You can select a generator by passing -c tools.cmake.cmaketoolchain:generator=generator
argument, for example:
conan install ../.. --build=missing -s build_type=Release -c tools.cmake.cmaketoolchain:generator=Ninja
- Build the project
conan build ../..
You will find the orc-suite
binary in the build directory.
Navigate into your build folder:
cd build/release
Run conan with a temporary lock file:
conan build -s:a compiler.cppstd=17 --build=missing -s build_type=Release --lockfile-partial --lockfile-out=tmp.lock .
And then compare the tmp.lock
file with the conan.lock
file in the project root.
NOTE: On Windows building ffmpeg from sources sometimes fails in the CI because of the MSYS2 version mismatch, I'm too lazy to investigate this any further so at the moment I'm just uploading ffmpeg binaries from my dev machine.

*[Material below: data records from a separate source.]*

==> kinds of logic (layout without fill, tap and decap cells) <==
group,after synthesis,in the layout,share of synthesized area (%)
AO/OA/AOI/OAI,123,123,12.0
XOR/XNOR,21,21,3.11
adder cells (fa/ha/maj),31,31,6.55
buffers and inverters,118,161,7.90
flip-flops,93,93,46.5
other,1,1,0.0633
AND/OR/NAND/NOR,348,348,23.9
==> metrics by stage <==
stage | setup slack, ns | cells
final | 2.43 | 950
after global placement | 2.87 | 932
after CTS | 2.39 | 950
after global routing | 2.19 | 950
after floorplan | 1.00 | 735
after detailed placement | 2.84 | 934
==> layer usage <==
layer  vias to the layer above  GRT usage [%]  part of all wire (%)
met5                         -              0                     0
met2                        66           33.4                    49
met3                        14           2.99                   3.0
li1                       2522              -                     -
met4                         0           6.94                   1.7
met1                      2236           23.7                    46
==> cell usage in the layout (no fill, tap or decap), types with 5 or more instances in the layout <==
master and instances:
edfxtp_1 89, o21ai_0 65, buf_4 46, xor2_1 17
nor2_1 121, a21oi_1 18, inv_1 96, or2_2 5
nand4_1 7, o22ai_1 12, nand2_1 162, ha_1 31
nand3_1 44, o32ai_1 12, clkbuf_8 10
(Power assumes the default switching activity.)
$ cat config.mk
export PLATFORM = sky130hd
export DESIGN_NAME = kt2d_arith
export DESIGN_NICKNAME = d
export VERILOG_FILES = /design/src/kt2d_pkg.sv /design/src/kt2d_arith.sv
export SDC_FILE = /design/constraint.sdc
export NUM_CORES = 2
export LEC_CHECK = 0
export BUFFER_PORTS_ARGS = -buffer_cell sky130_fd_sc_hd__buf_2
export CORE_ASPECT_RATIO = 0.6
export CORE_MARGIN = 2
export CORE_UTILIZATION = 30
export DETAILED_ROUTE_END_ITERATION = 16
export PLACE_DENSITY = 0.51
export SLEW_MARGIN = 20
export SYNTH_ARGS = -nofsm -noshare
export SYNTH_HDL_FRONTEND = slang
export SYNTH_SLANG_ARGS = --single-unit
$ cat constraint.sdc
create_clock -name clk -period 13.2 [get_ports clk]
set_input_delay 2.64 -clock clk [delete_from_list [all_inputs] [get_ports clk]]
set_output_delay 2.64 -clock clk [all_outputs]
set_load 0.005 [all_outputs]
$ cat src/kt2d_pkg.sv
`timescale 1ns / 1ps
`default_nettype none
// ---------------------------------------------------------------------------
// kt2d_pkg
// Fixed-point types and helpers for the 2-D Kalman tracker (signed Q32.16).
// ---------------------------------------------------------------------------
package kt2d_pkg;

	localparam int FX_W = 48;

	typedef logic signed [FX_W-1:0] fx_t;

	localparam fx_t FX_MAX = {1'b0, {(FX_W-1){1'b1}}};
	localparam fx_t FX_MIN = {1'b1, {(FX_W-1){1'b0}}};

	typedef struct packed {
		logic start;
		logic op_div;
	} arith_req_t;

	typedef struct packed {
		logic done;
	} arith_rsp_t;

	function automatic fx_t fx_sat49(input logic signed [FX_W:0] v);
		if (v[FX_W] != v[FX_W-1]) begin
			return v[FX_W] ? FX_MIN : FX_MAX;
		end
		return v[FX_W-1:0];
	endfunction

	function automatic fx_t fx_add(input fx_t a, input fx_t b);
		return fx_sat49({a[FX_W-1], a} + {b[FX_W-1], b});
	endfunction

	function automatic fx_t fx_sub(input fx_t a, input fx_t b);
		return fx_sat49({a[FX_W-1], a} - {b[FX_W-1], b});
	endfunction

	// multiply by one half, magnitude rounded with ties away from zero
	function automatic fx_t fx_half(input fx_t v);
		logic [FX_W-1:0] mag;
		logic [FX_W:0]   m2;
		mag = v[FX_W-1] ? FX_W'(-v) : FX_W'(v);
		m2  = ({1'b0, mag} + (FX_W+1)'(1)) >> 1;
		return v[FX_W-1] ? fx_t'(-m2[FX_W-1:0]) : fx_t'(m2[FX_W-1:0]);
	endfunction

	function automatic fx_t fx_signed_sat(input logic [63:0] mag, input logic neg);
		logic [63:0] lim;
		lim = 64'd1 << (FX_W - 1);
		if (neg) begin
			if (mag > lim) begin
				return FX_MIN;
			end
			return fx_t'(-mag[FX_W-1:0]);
		end
		if (mag >= lim) begin
			return FX_MAX;
		end
		return fx_t'(mag[FX_W-1:0]);
	endfunction

endpackage
`default_nettype wire

$ cat src/kt2d_arith.sv
`timescale 1ns / 1ps
`default_nettype none
// ---------------------------------------------------------------------------
// kt2d_arith
// Shared Q32.16 multiplier (one 24x24 product per cycle) and radix-4
// restoring divider, both sign-magnitude with saturation.
// ---------------------------------------------------------------------------
module kt2d_arith import kt2d_pkg::*; (
	input  wire        clk,
	input  wire        arst_n,
	input  arith_req_t req,
	input  fx_t        op_a,
	input  fx_t        op_b,
	output arith_rsp_t rsp,
	output fx_t        result
);

	typedef enum logic [1:0] {A_IDLE, A_MUL, A_MAG, A_DIV} ast_t;

	ast_t              state_q;
	logic [4:0]        cnt_q;
	logic [FX_W-1:0]   ua_q, ub_q;
	logic              neg_q;
	logic [47:0]       hh_q, ll_q;
	logic [48:0]       mid_q;
	logic [FX_W-1:0]   rem_q, dq_q;
	fx_t               res_q;
	logic              done_q;

	logic [FX_W-1:0]   ma, mb;
	logic [23:0]       mx_a, mx_b;
	logic [47:0]       prod;
	logic [63:0]       mag;
	logic [FX_W:0]     r1, r2;
	logic              ge1, ge2;
	logic [FX_W-1:0]   r1s, r2s, dq2;

	assign ma = op_a[FX_W-1] ? FX_W'(-op_a) : FX_W'(op_a);
	assign mb = op_b[FX_W-1] ? FX_W'(-op_b) : FX_W'(op_b);

	// partial products: high*high, high*low, low*high, low*low
	assign mx_a = (cnt_q < 5'd2) ? ua_q[47:24] : ua_q[23:0];
	assign mx_b = (cnt_q == 5'd0 || cnt_q == 5'd2) ? ub_q[47:24] : ub_q[23:0];
	assign prod = 48'(mx_a) * 48'(mx_b);

	always_comb begin
		if (hh_q >= 48'd32768) begin
			mag = 64'd1 << 48;
		end else begin
			mag = (64'(hh_q) << 32) + (64'(mid_q) << 8)
				+ (64'({1'b0, ll_q} + 49'd32768) >> 16);
		end
	end

	// two quotient bits per cycle
	always_comb begin
		r1  = {rem_q, dq_q[FX_W-1]};
		ge1 = r1 >= {1'b0, ub_q};
		r1s = ge1 ? FX_W'(r1 - {1'b0, ub_q}) : r1[FX_W-1:0];
		r2  = {r1s, dq_q[FX_W-2]};
		ge2 = r2 >= {1'b0, ub_q};
		r2s = ge2 ? FX_W'(r2 - {1'b0, ub_q}) : r2[FX_W-1:0];
		dq2 = {dq_q[FX_W-3:0], ge1, ge2};
	end

	always_ff @(posedge clk or negedge arst_n) begin
		if (!arst_n) begin
			state_q <= A_IDLE;
			cnt_q   <= '0;
			ua_q    <= '0;
			ub_q    <= '0;
			neg_q   <= 1'b0;
			hh_q    <= '0;
			ll_q    <= '0;
			mid_q   <= '0;
			rem_q   <= '0;
			dq_q    <= '0;
			res_q   <= '0;
			done_q  <= 1'b0;
		end else begin
			done_q <= 1'b0;
			case (state_q)
				A_IDLE: begin
					if (req.start) begin
						ua_q  <= ma;
						ub_q  <= mb;
						neg_q <= op_a[FX_W-1] != op_b[FX_W-1];
						cnt_q <= '0;
						if (!req.op_div) begin
							state_q <= A_MUL;
						end else if (mb == '0) begin
							res_q  <= '0;
							done_q <= 1'b1;
						end else if ({32'd0, ma[47:32]} >= mb) begin
							res_q  <= fx_signed_sat(64'hFFFF_FFFF_FFFF_FFFF,
								op_a[FX_W-1] != op_b[FX_W-1]);
							done_q <= 1'b1;
						end else begin
							rem_q   <= {32'd0, ma[47:32]};
							dq_q    <= {ma[31:0], 16'd0};
							state_q <= A_DIV;
						end
					end
				end
				A_MUL: begin
					case (cnt_q)
						5'd0:    hh_q  <= prod;
						5'd1:    mid_q <= {1'b0, prod};
						5'd2:    mid_q <= mid_q + {1'b0, prod};
						default: ll_q  <= prod;
					endcase
					cnt_q <= cnt_q + 5'd1;
					if (cnt_q == 5'd3) begin
						state_q <= A_MAG;
					end
				end
				A_MAG: begin
					res_q   <= fx_signed_sat(mag, neg_q);
					done_q  <= 1'b1;
					state_q <= A_IDLE;
				end
				A_DIV: begin
					rem_q <= r2s;
					dq_q  <= dq2;
					cnt_q <= cnt_q + 5'd1;
					if (cnt_q == 5'd23) begin
						res_q   <= fx_signed_sat({16'd0, dq2}, neg_q);
						done_q  <= 1'b1;
						state_q <= A_IDLE;
					end
				end
				default: state_q <= A_IDLE;
			endcase
		end
	end

	assign rsp.done = done_q;
	assign result   = res_q;

endmodule
`default_nettype wire
[src/hw/rtl/tpool_pkg.sv]
// ----------------------------------------------------------------------------
// Timer pool package
// Shared widths, codes and controller/datapath handshake structs.
// ----------------------------------------------------------------------------
package tpool_pkg;

   localparam int SLOTS_DEF   = 32;
   localparam int TICK_MS_DEF = 50;
   localparam int MAX_SLOTS   = 32;

   localparam int FUNC_W = 2;
   localparam int SLOT_W = 5;
   localparam int DUR_W  = 32;
   localparam int KIND_W = 3;
   localparam int TICK_W = 27;
   localparam int DCNT_W = $clog2(DUR_W);

   localparam logic [TICK_W-1:0] TICK_MAX = {TICK_W{1'b1}};

   typedef enum logic [FUNC_W-1:0] {
      FUNC_START   = 2'd0,
      FUNC_STOP    = 2'd1,
      FUNC_RESTART = 2'd2,
      FUNC_TICK    = 2'd3
   } func_type;

   typedef enum logic [KIND_W-1:0] {
      KIND_STARTED   = 3'd0,
      KIND_STOPPED   = 3'd1,
      KIND_RESTARTED = 3'd2,
      KIND_EXPIRED   = 3'd3,
      KIND_ERROR     = 3'd4
   } kind_type;

   typedef struct packed {
      logic latch;       // capture handle, func and periodic flag
      logic div_start;   // load divider with the duration
      logic do_start;    // commit start and emit its result
      logic op_read;     // read the slot of a stop or restart
      logic do_op;       // commit stop or restart and emit
      logic scan_start;  // reset the tick scan
      logic scan_run;    // step the tick scan
      logic flush;       // emit the held expiry as the final one
   } cmd_type;

   typedef struct packed {
      logic div_busy;
      logic out_free;
      logic scan_done;
      logic pend_valid;
   } stat_type;

endpackage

You can use the ocs-watcher
helper script to run the OCR Suite on all video files in a directory.
It will automatically detect when a new file is added and run the OCR Suite on it, as well as run
OCR Suite periodically on all files in the directory, thus keeping the database up to date for a video file,
currently being recorded:
Fill out your configuration file and run the watcher (see tools/ocs-watcher/tests/dummy-config.toml for example):
uv run ocs-watcher -c config.toml
NOTE: On MacOS when using the VisionKit OCR provider, there is no point in spawning multiple threads, the VisionKit processes all the requests from all the threads sequentially anyway.